## Goal of the exercise:
Could you report every line of the listing below that holds the word "flow"?

## Provided data:
--- START ---
From an optimization exercise on the open Yosys and OpenROAD flow, aimed at small area and a short achievable clock period; shortcuts taken in it are not production practice.
No activity file was given, so power comes from the tool's default toggle rates.

Setup of orange:
Design fir_filter, start of the top module:
module fir_filter (
    data_in, data_out, clk, rst
);
    output [17:0] data_out;
    input  [7:0]  data_in;
    input         clk, rst;
    wire [7:0] d = data_in;
    reg  [7:0]  x1n;
    reg  [7:0]  x2;
    reg  [7:0]  x3n;
    reg  [7:0]  x4;
    reg  [7:0]  x5n;
    reg  [7:0]  x6;
    reg  [7:0]  x7n;
    reg  [17:0] s;
    wire p1, p2;
    fa u_p1 (.a(x2[0]), .b(x4[0]), .c(x6[0]), .s(p1), .co(p2));
    wire p3, p4;
    fa u_p3 (.a(x2[1]), .b(x4[1]), .c(x6[1]), .s(p3), .co(p4));
    wire p5, p6;
    fa u_p5 (.a(p2), .b(p3), .c(d[1]), .s(p5), .co(p6));
    wire p7, p8;
    fa u_p7 (.a(x2[2]), .b(x4[2]), .c(x6[2]), .s(p7), .co(p8));
    wire p9, p10;
    fa u_p9 (.a(p4), .b(p7), .c(d[2]), .s(p9), .co(p10));
    wire p11, p12;
    fa u_p11 (.a(x2[3]), .b(x4[3]), .c(x6[3]), .s(p11), .co(p12));
    wire p13, p14;
    fa u_p13 (.a(p8), .b(p11), .c(d[3]), .s(p13), .co(p14));
    wire p15, p16;
    fa u_p15 (.a(x2[4]), .b(x4[4]), .c(x6[4]), .s(p15), .co(p16));
    wire p17, p18;
    fa u_p17 (.a(p12), .b(p15), .c(d[4]), .s(p17), .co(p18));
    wire p19, p20;
    fa u_p19 (.a(x2[5]), .b(x4[5]), .c(x6[5]), .s(p19), .co(p20));
    wire p21, p22;
    fa u_p21 (.a(p16), .b(p19), .c(d[5]), .s(p21), .co(p22));
    wire p23, p24;
    fa u_p23 (.a(x2[6]), .b(x4[6]), .c(x6[6]), .s(p23), .co(p24));
    wire p25, p26;
    fa u_p25 (.a(p20), .b(p23), .c(d[6]), .s(p25), .co(p26));
    wire p27, p28;
    fa u_p27 (.a(x2[7]), .b(x4[7]), .c(x6[7]), .s(p27), .co(p28));
    wire p29, p30;
    fa u_p29 (.a(p24), .b(p27), .c(d[7]), .s(p29), .co(p30));
    wire Pc_p0, Pc_g0;
    ha u_Pc_h0 (.a(p1), .b(d[0]), .s(Pc_p0), .co(Pc_g0));
    wire Pc_p2, Pc_g2;
    ha u_Pc_h2 (.a(p6), .b(p9), .s(Pc_p2), .co(Pc_g2));
    wire Pc_p3, Pc_g3;
    ha u_Pc_h3 (.a(p10), .b(p13), .s(Pc_p3), .co(Pc_g3));
    wire Pc_p4, Pc_g4;
    ha u_Pc_h4 (.a(p14), .b(p17), .s(Pc_p4), .co(Pc_g4));
    wire Pc_p5, Pc_g5;
    ha u_Pc_h5 (.a(p18), .b(p21), .s(Pc_p5), .co(Pc_g5));
  ...
Size: roughly 450 cells after synthesis, ~28 I/O pins, roughly 0.0052 mm² of cells after synthesis.
clock: 11.0 ns
lec_check: 0
cap_margin: 20
core_margin: 2
core_utilization: 65
cts_buf_list: sky130_fd_sc_hd__clkbuf_4 sky130_fd_sc_hd__clkbuf_8
setup_slack_margin: 3.0
slew_margin: 20
synth_hierarchical: 1
run.sh (not shown) runs the stock make flow with config.mk's settings and CLKGATE_MAP_FILE= SYNTH_SCRIPT=/design/flow/synth_recipe.tcl, a recipe that flattens the netlist after the stock synthesis.
#### Input delta (purple over orange)
Settings: CTS_CLUSTER_SIZE newly set to 50; CTS_BUF_LIST changed from sky130_fd_sc_hd__clkbuf_4 sky130_fd_sc_hd__clkbuf_8 to sky130_fd_sc_hd__clkbuf_8; CTS_CLUSTER_DIAMETER newly set to 200; SETUP_SLACK_MARGIN changed from 3.0 to 3.5.
Notes after the runs:
- purple vs orange: met3 layer usage reported by global route down in purple
- On internal power component: purple sits above orange.
- Reported for orange and purple, instance count after placement with tap cells included turned out identical to the last digit.
- Between orange and purple, non-clock buffer count is lower for orange, purple comes in above that.
- From orange to purple the numbers moved as follows: final critical path time including I/O delays and setup dropped 0.43 ns, combinational power rose by about 8%.
No run of this note included a check of the RTL's function; only the layout flow was run.

[afterwards: timing with drivers on the ports]
How much do the figures lean on ideal ports? The routed layouts below were timed once more, with nothing changed but the port constraints. Step 1 sets driving cells, clkbuf_16 on the clock port and buf_2 on the other inputs (assumed; they add their load-dependent delay and slew). Step 2 adds t to the input delays and takes it off the output delays; t is the mean of the earliest and latest rising clock arrival at the registers after step 1. Input paths then give back, and output paths get back, about the clock's delay inside the block. a / b / c = no drivers / after step 1 / after step 2; a / b = the first two.
run	shift t [ns]	setup WS [ns]	slew at the worst register clock pin (ns)	worst slew at a driven data input, ns
orange	0.376	3.153 / 3.133 / 2.987	0.09 / 0.09	0.03
purple	0.371	3.588 / 3.556 / 3.350	0.08 / 0.08	0.05
After both steps every run listed still meets setup and hold. For purple, which loses most, drivers alone change the setup slack by -0.032 ns; drivers and shift together by -0.238 ns.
--- END ---
## Answer for this exercise:
From an optimization exercise on the open Yosys and OpenROAD flow, aimed at small area and a short achievable clock period; shortcuts taken in it are not production practice.
run.sh (not shown) runs the stock make flow with config.mk's settings and CLKGATE_MAP_FILE= SYNTH_SCRIPT=/design/flow/synth_recipe.tcl, a recipe that flattens the netlist after the stock synthesis.
No run of this note included a check of the RTL's function; only the layout flow was run.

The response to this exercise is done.